* Problem description:
Which lines in the entries below contain the string "types"? Show each of them in full.

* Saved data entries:
=== Begin Enclosure ===
===== src/rtl/mux_arb_n.sv =====
// N-input registered selector with valid/ready handshakes. It picks a channel by
// explicit select (mode 0) or by round-robin arbitration (mode 1) into a one-entry output register.
module mux_arb_n #(
  parameter int WIDTH = 32,
  parameter int N     = 4,
  parameter int SELW  = 2
) (
  input  logic                 clk,
  input  logic                 reset,
  input  logic                 mode,
  input  logic [SELW-1:0]      sel,
  input  logic [N*WIDTH-1:0]   in_data,
  input  logic [N-1:0]         in_valid,
  output logic [N-1:0]         in_ready,
  output logic [WIDTH-1:0]     out_data,
  output logic                 out_valid,
  input  logic                 out_ready,
  output logic [SELW-1:0]      out_src
);

  logic [SELW-1:0]  rr_ptr;
  logic [SELW-1:0]  grant_idx;
  logic             grant_vld;
  logic [WIDTH-1:0] grant_data;
  logic             load_en;
  logic             xfer;
  int               cand;

  assign load_en = !out_valid || out_ready;
  assign xfer    = load_en && grant_vld;

  // NOTE: every signal written in always_comb is given a default first, so no path leaves it unassigned and no latch is inferred.
  always_comb begin
    grant_vld = 1'b0;
    grant_idx = '0;
    cand      = 0;
    if (!mode) begin
      // Comparing against each legal index keeps sel >= N from reading outside in_valid.
      for (int k = 0; k < N; k++) begin
        if (int'(sel) == k && in_valid[k]) begin
          grant_vld = 1'b1;
          grant_idx = SELW'(k);
        end
      end
    end else begin
      // Walk from the farthest candidate to the nearest so the nearest one after rr_ptr wins.
      for (int i = N; i >= 1; i--) begin
        cand = int'(rr_ptr) + i;
        if (cand >= N) cand = cand - N;
        if (in_valid[cand]) begin
          grant_vld = 1'b1;
          grant_idx = SELW'(cand);
        end
      end
    end
  end

  always_comb begin
    grant_data = '0;
    in_ready   = '0;
    for (int k = 0; k < N; k++) begin
      if (grant_idx == SELW'(k)) grant_data = in_data[k*WIDTH +: WIDTH];
      in_ready[k] = xfer && !reset && (grant_idx == SELW'(k));
    end
  end

  // NOTE: sequential state uses non-blocking assignments so every register samples pre-edge values.
  always_ff @(posedge clk or posedge reset) begin
    if (reset) begin
      out_valid <= 1'b0;
      out_data  <= '0;
      out_src   <= '0;
      rr_ptr    <= SELW'(N - 1);
    end else if (xfer) begin
      out_valid <= 1'b1;
      out_data  <= grant_data;
      out_src   <= grant_idx;
      rr_ptr    <= grant_idx;
    end else if (out_ready) begin
      out_valid <= 1'b0;
    end
  end

endmodule
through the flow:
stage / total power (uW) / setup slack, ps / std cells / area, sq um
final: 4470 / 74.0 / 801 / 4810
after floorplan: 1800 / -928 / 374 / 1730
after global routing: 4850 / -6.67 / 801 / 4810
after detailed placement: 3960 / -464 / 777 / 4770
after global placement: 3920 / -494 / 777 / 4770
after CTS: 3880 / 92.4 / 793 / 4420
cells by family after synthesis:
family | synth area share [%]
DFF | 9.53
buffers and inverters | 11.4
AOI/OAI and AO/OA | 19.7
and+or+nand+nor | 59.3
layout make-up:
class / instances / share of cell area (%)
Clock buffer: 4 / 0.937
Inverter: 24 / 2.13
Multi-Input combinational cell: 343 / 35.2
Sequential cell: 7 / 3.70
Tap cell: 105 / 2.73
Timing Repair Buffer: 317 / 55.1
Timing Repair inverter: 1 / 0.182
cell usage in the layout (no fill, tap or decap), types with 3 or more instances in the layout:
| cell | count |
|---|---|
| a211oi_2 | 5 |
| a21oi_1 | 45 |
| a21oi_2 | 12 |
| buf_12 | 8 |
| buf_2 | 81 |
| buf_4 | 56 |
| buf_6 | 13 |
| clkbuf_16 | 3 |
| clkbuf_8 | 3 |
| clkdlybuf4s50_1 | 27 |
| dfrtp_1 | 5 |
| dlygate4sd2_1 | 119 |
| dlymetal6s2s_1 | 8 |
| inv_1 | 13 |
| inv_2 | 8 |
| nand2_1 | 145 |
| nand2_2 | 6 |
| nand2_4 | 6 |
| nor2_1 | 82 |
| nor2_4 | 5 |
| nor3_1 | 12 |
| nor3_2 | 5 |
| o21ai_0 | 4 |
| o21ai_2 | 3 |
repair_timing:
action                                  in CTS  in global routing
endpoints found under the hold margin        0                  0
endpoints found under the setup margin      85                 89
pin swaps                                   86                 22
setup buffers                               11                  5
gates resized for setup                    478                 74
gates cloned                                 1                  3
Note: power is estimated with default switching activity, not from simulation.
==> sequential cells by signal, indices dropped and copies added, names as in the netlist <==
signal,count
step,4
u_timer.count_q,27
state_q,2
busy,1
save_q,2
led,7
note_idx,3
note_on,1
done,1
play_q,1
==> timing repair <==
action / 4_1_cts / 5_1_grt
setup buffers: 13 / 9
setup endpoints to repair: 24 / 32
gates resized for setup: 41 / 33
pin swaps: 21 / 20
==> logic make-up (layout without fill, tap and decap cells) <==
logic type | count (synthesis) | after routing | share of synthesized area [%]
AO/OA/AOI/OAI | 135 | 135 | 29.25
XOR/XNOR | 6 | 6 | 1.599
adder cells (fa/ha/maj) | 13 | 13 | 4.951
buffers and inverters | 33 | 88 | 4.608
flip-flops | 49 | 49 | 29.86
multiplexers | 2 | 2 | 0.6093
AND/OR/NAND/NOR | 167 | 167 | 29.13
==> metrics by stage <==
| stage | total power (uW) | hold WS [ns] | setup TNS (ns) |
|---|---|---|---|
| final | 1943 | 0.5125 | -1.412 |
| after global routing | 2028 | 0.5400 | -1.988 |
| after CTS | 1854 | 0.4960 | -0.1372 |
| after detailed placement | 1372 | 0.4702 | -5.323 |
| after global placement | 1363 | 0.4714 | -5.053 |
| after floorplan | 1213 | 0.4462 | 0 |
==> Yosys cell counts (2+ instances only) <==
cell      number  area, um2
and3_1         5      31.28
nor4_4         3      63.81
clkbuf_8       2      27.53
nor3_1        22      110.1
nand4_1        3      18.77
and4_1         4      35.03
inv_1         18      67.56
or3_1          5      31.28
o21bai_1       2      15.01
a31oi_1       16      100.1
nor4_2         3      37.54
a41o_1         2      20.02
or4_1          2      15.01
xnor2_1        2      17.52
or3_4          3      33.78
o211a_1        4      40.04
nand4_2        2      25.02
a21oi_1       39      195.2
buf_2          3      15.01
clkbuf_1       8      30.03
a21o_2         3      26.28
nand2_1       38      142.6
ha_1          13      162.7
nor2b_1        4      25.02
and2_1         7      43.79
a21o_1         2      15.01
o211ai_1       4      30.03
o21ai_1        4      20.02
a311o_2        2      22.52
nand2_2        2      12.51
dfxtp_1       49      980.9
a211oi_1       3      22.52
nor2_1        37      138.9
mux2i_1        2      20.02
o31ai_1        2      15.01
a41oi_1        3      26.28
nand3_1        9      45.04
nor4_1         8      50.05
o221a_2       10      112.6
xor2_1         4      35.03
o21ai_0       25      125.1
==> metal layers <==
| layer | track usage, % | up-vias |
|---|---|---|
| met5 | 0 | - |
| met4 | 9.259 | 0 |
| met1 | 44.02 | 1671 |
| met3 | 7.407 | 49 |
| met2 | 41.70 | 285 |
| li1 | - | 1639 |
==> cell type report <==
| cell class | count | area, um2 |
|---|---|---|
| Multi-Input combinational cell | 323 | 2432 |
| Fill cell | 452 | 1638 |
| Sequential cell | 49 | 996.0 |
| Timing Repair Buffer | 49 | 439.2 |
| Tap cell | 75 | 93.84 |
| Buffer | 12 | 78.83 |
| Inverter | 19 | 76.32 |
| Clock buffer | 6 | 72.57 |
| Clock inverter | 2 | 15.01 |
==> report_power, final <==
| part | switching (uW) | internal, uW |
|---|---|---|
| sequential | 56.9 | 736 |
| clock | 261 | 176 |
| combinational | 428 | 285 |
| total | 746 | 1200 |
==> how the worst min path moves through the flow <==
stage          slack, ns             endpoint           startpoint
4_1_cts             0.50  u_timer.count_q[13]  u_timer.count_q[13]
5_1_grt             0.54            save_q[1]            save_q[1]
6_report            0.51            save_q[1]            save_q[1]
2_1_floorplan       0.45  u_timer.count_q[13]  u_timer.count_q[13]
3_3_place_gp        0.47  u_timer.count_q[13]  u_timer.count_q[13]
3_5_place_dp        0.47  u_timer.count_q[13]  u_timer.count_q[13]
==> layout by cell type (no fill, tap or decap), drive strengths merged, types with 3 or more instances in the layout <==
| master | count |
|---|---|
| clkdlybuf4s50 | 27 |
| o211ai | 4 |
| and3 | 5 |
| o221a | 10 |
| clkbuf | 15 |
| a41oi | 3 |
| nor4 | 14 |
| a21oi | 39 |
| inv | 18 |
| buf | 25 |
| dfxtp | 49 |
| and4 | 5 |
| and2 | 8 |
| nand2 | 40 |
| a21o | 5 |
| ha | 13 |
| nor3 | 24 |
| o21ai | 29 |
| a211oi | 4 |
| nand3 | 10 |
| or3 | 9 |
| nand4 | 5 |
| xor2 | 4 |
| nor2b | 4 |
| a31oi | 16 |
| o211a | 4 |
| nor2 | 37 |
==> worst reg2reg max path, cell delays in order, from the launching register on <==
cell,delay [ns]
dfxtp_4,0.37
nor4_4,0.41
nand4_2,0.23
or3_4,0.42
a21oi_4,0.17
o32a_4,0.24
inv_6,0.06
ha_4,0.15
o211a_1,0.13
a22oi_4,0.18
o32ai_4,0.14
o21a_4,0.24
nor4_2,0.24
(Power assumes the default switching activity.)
### src/rtl/conv_encoder_tx_if.sv
// conv_encoder_tx_if: bit-in / symbol-out handshake bundle for conv_encoder_tx.
interface conv_encoder_tx_if;
   logic       enable_i;
   logic       d_in;
   logic       last_i;
   logic       ready_o;
   logic       valid_o;
   logic [1:0] d_out;
   logic       frame_done_o;
   logic       overflow_o;
   modport master (output enable_i, d_in, last_i, input ready_o, valid_o, d_out, frame_done_o, overflow_o);
   modport slave (input enable_i, d_in, last_i, output ready_o, valid_o, d_out, frame_done_o, overflow_o);
endinterface
File: src/rtl/intpol2_d4_seq_ctrl_pkg.sv
// Shared definitions for the D4 squared-interpolation sequencer and datapath.
// Holds the controller state encoding and the datapath select codes.
// Imported by the sequencer and by the datapath top level.
package intpol2_d4_pkg;

   typedef enum logic [1:0] {
      IDLE = 2'd0,
      LOAD = 2'd1,
      SEED = 2'd2,
      ACC  = 2'd3
   } state_t;

   // sel_xi2 codes understood by the datapath
   localparam logic [1:0] SEL_IDLE = 2'b00;  // hold
   localparam logic [1:0] SEL_LOAD = 2'b01;  // xi2 <= x2
   localparam logic [1:0] SEL_SEED = 2'b10;  // xi2 <= x2 << 2
   localparam logic [1:0] SEL_SUM  = 2'b11;  // xi2 <= recursive sum

endpackage

File: src/rtl/intpol2_d4_seq_ctrl.sv
// Sequencer for the D4 squared-interpolation datapath: one step for the first
// sample, N_PHASES steps (seed + accumulate) for every later sample.
// en_xi2 is withheld while out_valid is set and out_ready is low, freezing xi2.
module intpol2_d4_seq_ctrl
   import intpol2_d4_pkg::*;
#(
   parameter int DATA_WIDTH = 32,
   parameter int N_bits     = 2,
   parameter int N_PHASES   = 4,
   localparam int CW        = $clog2(N_PHASES),
   localparam int XW        = DATA_WIDTH + N_bits
) (
   input  logic          clk,
   input  logic          rst,
   input  logic          clear,
   input  logic          in_valid,
   output logic          in_ready,
   input  logic [XW-1:0] in_data,
   output logic [XW-1:0] x2,
   output logic          en_xi2,
   output logic [1:0]    sel_xi2,
   output logic          dp_clear,
   output logic          out_valid,
   input  logic          out_ready,
   output logic [CW-1:0] phase,
   output logic          busy
);

   state_t state, state_nxt;
   logic   first;
   logic   clear_q;
   logic   accept;
   logic   can_issue;
   logic   last_phase;

   assign can_issue  = !out_valid || out_ready;
   assign last_phase = (phase == CW'(N_PHASES - 1));
   assign busy       = (state != IDLE);
   assign dp_clear   = rst || clear_q;

   // State register
   always_ff @(posedge clk or posedge rst) begin
      if (rst) state <= IDLE;
      else     state <= state_nxt;
   end

   // Next state, datapath enable/select and input handshake
   always_comb begin
      state_nxt = state;
      en_xi2    = 1'b0;
      sel_xi2   = SEL_IDLE;
      in_ready  = 1'b0;
      accept    = 1'b0;
      case (state)
         IDLE: begin
            in_ready = 1'b1;
            if (in_valid && !clear) begin
               accept    = 1'b1;
               state_nxt = first ? LOAD : SEED;
            end
         end
         LOAD: begin
            sel_xi2 = SEL_LOAD;
            en_xi2  = can_issue;
            if (can_issue) state_nxt = IDLE;
         end
         SEED: begin
            sel_xi2 = SEL_SEED;
            en_xi2  = can_issue;
            if (can_issue) state_nxt = ACC;
         end
         ACC: begin
            sel_xi2 = SEL_SUM;
            en_xi2  = can_issue;
            if (can_issue && last_phase) state_nxt = IDLE;
         end
         default: state_nxt = IDLE;
      endcase
      // Soft clear overrides any sequence in flight
      if (clear) state_nxt = IDLE;
   end

   // Sample hold: captured on acceptance, stable until the sequence ends
   always_ff @(posedge clk or posedge rst) begin
      if (rst)         x2 <= '0;
      else if (clear)  x2 <= '0;
      else if (accept) x2 <= in_data;
   end

   // Phase counter: seed step is phase 0, accumulate steps are 1..N_PHASES-1
   always_ff @(posedge clk or posedge rst) begin
      if (rst)                           phase <= '0;
      else if (clear)                    phase <= '0;
      else if (en_xi2 && state == SEED)  phase <= CW'(1);
      else if (en_xi2 && state == ACC)   phase <= last_phase ? '0 : phase + 1'b1;
   end

   // First-sample flag: the very first sample after reset/clear takes the LOAD path
   always_ff @(posedge clk or posedge rst) begin
      if (rst)                          first <= 1'b1;
      else if (clear)                   first <= 1'b1;
      else if (en_xi2 && state == LOAD) first <= 1'b0;
   end

   // xi2 is registered one cycle after en_xi2; valid holds until taken
   always_ff @(posedge clk or posedge rst) begin
      if (rst)            out_valid <= 1'b0;
      else if (clear)     out_valid <= 1'b0;
      else if (en_xi2)    out_valid <= 1'b1;
      else if (out_ready) out_valid <= 1'b0;
   end

   // Datapath clear pulse for the cycle following a sampled soft clear
   always_ff @(posedge clk or posedge rst) begin
      if (rst) clear_q <= 1'b0;
      else     clear_q <= clear;
   end

endmodule

File: config.mk
export PLATFORM = sky130hd
export DESIGN_NAME = intpol2_d4_seq_ctrl
export DESIGN_NICKNAME = d
export VERILOG_FILES = /design/src/rtl/intpol2_d4_seq_ctrl_pkg.sv /design/src/rtl/intpol2_d4_seq_ctrl.sv
export SDC_FILE = /design/constraint.sdc
export NUM_CORES = 1
export LEC_CHECK = 0
export ABC_AREA = 1
export CAP_MARGIN = 20
export CORE_ASPECT_RATIO = 2
export CORE_UTILIZATION = 40
export CTS_CLUSTER_SIZE = 30
export DETAILED_ROUTE_END_ITERATION = 6
export PLACE_DENSITY = 0.88
export SLEW_MARGIN = 30
export SYNTH_ARGS = -nofsm -noshare
export SYNTH_HDL_FRONTEND = slang
export SYNTH_SLANG_ARGS = --single-unit
export TNS_END_PERCENT = 100
File: constraint.sdc
create_clock -name clk -period 2.3 [get_ports clk]
set_clock_uncertainty 0.2 [all_clocks]
set_input_delay 0.46 -clock clk [delete_from_list [all_inputs] [get_ports clk]]
set_output_delay 0.46 -clock clk [all_outputs]
set_load 0.01 [all_outputs]
==> results.txt <==
- After the last flow step, the layout net total stands at ~320.
- The highest metal layer carrying signal wires in the routed design is met4.
* Kind of path behind the tightest hold check: register to register
- Setup repair after global routing missed its margin: no
- Root Buffer Master: sky130_fd_sc_hd__clkbuf_8
- GP Congestion: between 0.7 and 0.8
* Number of I/O pins: 82
* Number of port buffers: 81
- GRT Util Overall: between 10% and 20%
- Detailed router's first-iteration violation count: 22
- In the post-route analysis, the smallest setup slack over all paths is 0.08364 ns.
- Synthesis instantiated 21 different standard cells from the library.
- Counting tap cells, the placed design contains a total of approximately 330 instances.
- Vias in the first global route: between 1500 and 2000
- Length in cells of the worst reg-to-reg path: 5
- Wire length of the first global-routing pass: roughly 7000 um
- Detailed placement ended at an HPWL of ~3200 um.
* Actual transition at the worst max-transition pin: roughly 0.63 ns
- Die Span X: 49.71 um
- Setup violations remaining at the end of the flow were counted as 0.
* Maximum number of pins on one net before global-route repair: 27
- Commonest non-fill, non-tap cells in the layout: sky130_fd_sc_hd__clkdlybuf4s50_1 (79), sky130_fd_sc_hd__inv_1 (39), sky130_fd_sc_hd__dfrtp_1 (39)
- In this run the number of H-tree levels came out at 2.
- Sequential cells were found to cover a little under three fifths of the synthesized design area.
* Source of the worst register-to-register timing path: state[1]
- Final count of hold timing violations: 0
- Detailed routing placed a total of between 2000 and 2500 um of wire on met2.
- The filler cells instantiated in the layout total 380.
- Summing every instance area after synthesis gives 0.001820 sq mm.
* Max_cap viols: 0
- The flow ran to the end, and the final reports show no timing, DRC or antenna violations.
- After clock tree synthesis, the clock-pin slew on the worst setup and hold paths is roughly 0.080 ns.
- Floorplan die area: 0.004842 sq mm
- Relative slew margins: between 50% and 60%
* Number of warning messages in the yosys log: 0
- In this run the remaining antenna-violating nets after routing total 0.
- After layout, the minimum clock period comes to around 2.2 ns.
- Data required time at the worst endpoint: around 1.6 ns
- Avg Vias per Cell: about 4.8
* WL per Instance: roughly 12 um
* DR vias: 1635
* Routed Wire Length: 4183 um
- The die is 97.41 um tall.
- After layout, the worst path uses between 90% and 100% of the clock period.
* Number of placement rows: 34
- Flops & latches, synth: 41
* Starting density of the core: between 40% and 50%
* VDD IR-drop max: 0.7082 mV
- Once layout is complete, the utilization of the core stands at roughly 64%.
* Finished Layout Cells: approximately 340
- STA classifies the critical path endpoint as an output pin.
* Most common cell after layout, fill and taps aside: sky130_fd_sc_hd__clkdlybuf4s50_1
- After floorplanning, the core was sized to cover between 0.004 and 0.005 sq mm.
* Synthesized netlist cell count: around 200
* Areal power density over the cells: between 800 and 900 mW/mm^2
- The number of antenna diodes in the final layout is 0.
- Number of hold buffers added after CTS: 0
- Worst path arrival time: 1.56 ns
- A synthesized cell averages ~9.0 sq um.
- Initial DRT Pass Iterations: 4
- The clock passes through at most 2 buffers.
- Cts bufs inserted: 5
- # DRC: 0
- The worst setup path is launched from a register.
- Kind of critical path: register to output pin
- Final standard cell area without fillers: 0.002786 sq mm
* Clock Sink Count: between 40 and 50
- Relative to the synthesized area, the layout overhead comes to 53.06%.
- OpenSTA, run right after detailed placement, puts the worst setup slack at -0.01649 ns.
* WL met3: about 170 um
- Number of nets in the synthesized netlist: between 200 and 250
* Share of layout cells above drive strength 1: ~8.4%
* Static leakage: between 1 and 1.5 nW
- Later-pin clock latency in the skew report: around 0.29 ns
- Once placement finished, the instance area stood at between 0.002 and 0.003 sq mm.
- RR Endpoint: x2[10]
- The most critical setup path has its endpoint at in_ready.
- The setup check on the worst reg-to-reg path leaves a slack of just under 0.6 ns.
- Clock tree from TritonCTS: done
- The number of antenna violations at the first check in global routing came to 0.
- Number of max-slew violations in the final report: 0
- The most critical setup path has its startpoint at state[1].
* Max Fanout on Critical Path: 9
- Metal-1 WL: approximately 1700 um
- After global routing the overflow that remains totals 0.
- Top achievable clock speed: between 400 and 500 MHz
[per-stage QoR]
| step | power (mW) | hold slack [ns] | setup TNS (ns) |
|---|---|---|---|
| floorplan | 1.448 | 0.2494 | 0 |
| global placement | 1.922 | 0.2601 | 0 |
| detailed placement | 1.953 | 0.2596 | -0.01649 |
| CTS | 2.434 | 0.2724 | 0 |
| global route | 2.549 | 0.3011 | 0 |
| finish | 2.401 | 0.2707 | 0 |
[registers in the layout, summed over array words and instances, names as in the netlist]
name       count
phase          2
clear_q        1
first          1
state          2
x2            34
out_valid      1
[cells in the mapped netlist]
cell type,count,area (sq um)
sky130_fd_sc_hd__or2_2,1,6.260
sky130_fd_sc_hd__nand4_1,2,12.51
sky130_fd_sc_hd__buf_1,3,11.26
sky130_fd_sc_hd__nand3_1,37,185.2
sky130_fd_sc_hd__buf_2,3,15.01
sky130_fd_sc_hd__o21ai_0,16,80.08
sky130_fd_sc_hd__dfrtp_1,40,1001
sky130_fd_sc_hd__buf_6,4,45.04
sky130_fd_sc_hd__dfstp_2,1,26.28
sky130_fd_sc_hd__o21ai_2,4,35.03
sky130_fd_sc_hd__ha_1,1,12.51
sky130_fd_sc_hd__clkbuf_1,4,15.01
sky130_fd_sc_hd__nor2_1,7,26.28
sky130_fd_sc_hd__a21oi_1,4,20.02
sky130_fd_sc_hd__inv_2,1,3.750
sky130_fd_sc_hd__nand2_1,15,56.30
sky130_fd_sc_hd__inv_1,40,150.1
sky130_fd_sc_hd__o21ai_1,16,80.08
sky130_fd_sc_hd__nand3_4,1,17.52
sky130_fd_sc_hd__nor2_4,1,11.26
sky130_fd_sc_hd__nor3_1,2,10.01
[cell families (layout without fill, tap and decap cells)]
family / after synthesis / after routing / synth area share, %
simple gates: 66 / 66 / 17.87
buf+inv: 55 / 137 / 13.19
flops: 41 / 41 / 56.43
compound gates: 40 / 40 / 11.82
fa+ha+maj: 1 / 1 / 0.6872
[cell type report]
| cell class | count | area (sq um) | share of cell area (%) |
|---|---|---|---|
| flip-flops and latches | 41 | 1028 | 36.91 |
| well taps | 54 | 67.56 | 2.425 |
| clock buffers | 7 | 86.33 | 3.098 |
| multi-input cells | 107 | 553.0 | 19.85 |
| inverters | 41 | 153.9 | 5.523 |
| clock inverters | 1 | 7.507 | 0.2694 |
| repair buffers | 88 | 889.6 | 31.93 |
[worst min-delay path by stage]
stage / slack (ns) / from / to / depth (start not counted)
floorplan: 0.25 / first / first / 2
global placement: 0.26 / first / first / 2
detailed placement: 0.26 / first / first / 2
CTS: 0.27 / first / first / 2
global route: 0.30 / first / first / 2
finish: 0.27 / first / first / 2
[power breakdown]
group	switching [mW]	internal, mW
Sequential	0.124	0.879
Combinational	0.419	0.501
Clock	0.235	0.244
Total	0.778	1.62
[per-layer routing]
metal	global-route usage, %	up-vias
met5	0	-
met4	8.352	0
met3	3.443	6
met2	33.89	55
met1	21.23	764
li1	-	810
[worst max-delay path, cell delays in order, from the launching register on]
cell,delay [ns]
sky130_fd_sc_hd__dfrtp_2,0.49
sky130_fd_sc_hd__nor2_4,0.21
sky130_fd_sc_hd__clkdlybuf4s50_1,0.57
[repair_timing]
item | 4_1_cts | 5_1_grt
gates cloned | 0 | 0
setup endpoints to repair | 1 | 2
resized for setup | 1 | 2
buffers inserted | 0 | 0
No activity file was read; power rests on OpenSTA's default activity.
=== End Enclosure ===
* Answer box:
cell usage in the layout (no fill, tap or decap), types with 3 or more instances in the layout:
==> layout by cell type (no fill, tap or decap), drive strengths merged, types with 3 or more instances in the layout <==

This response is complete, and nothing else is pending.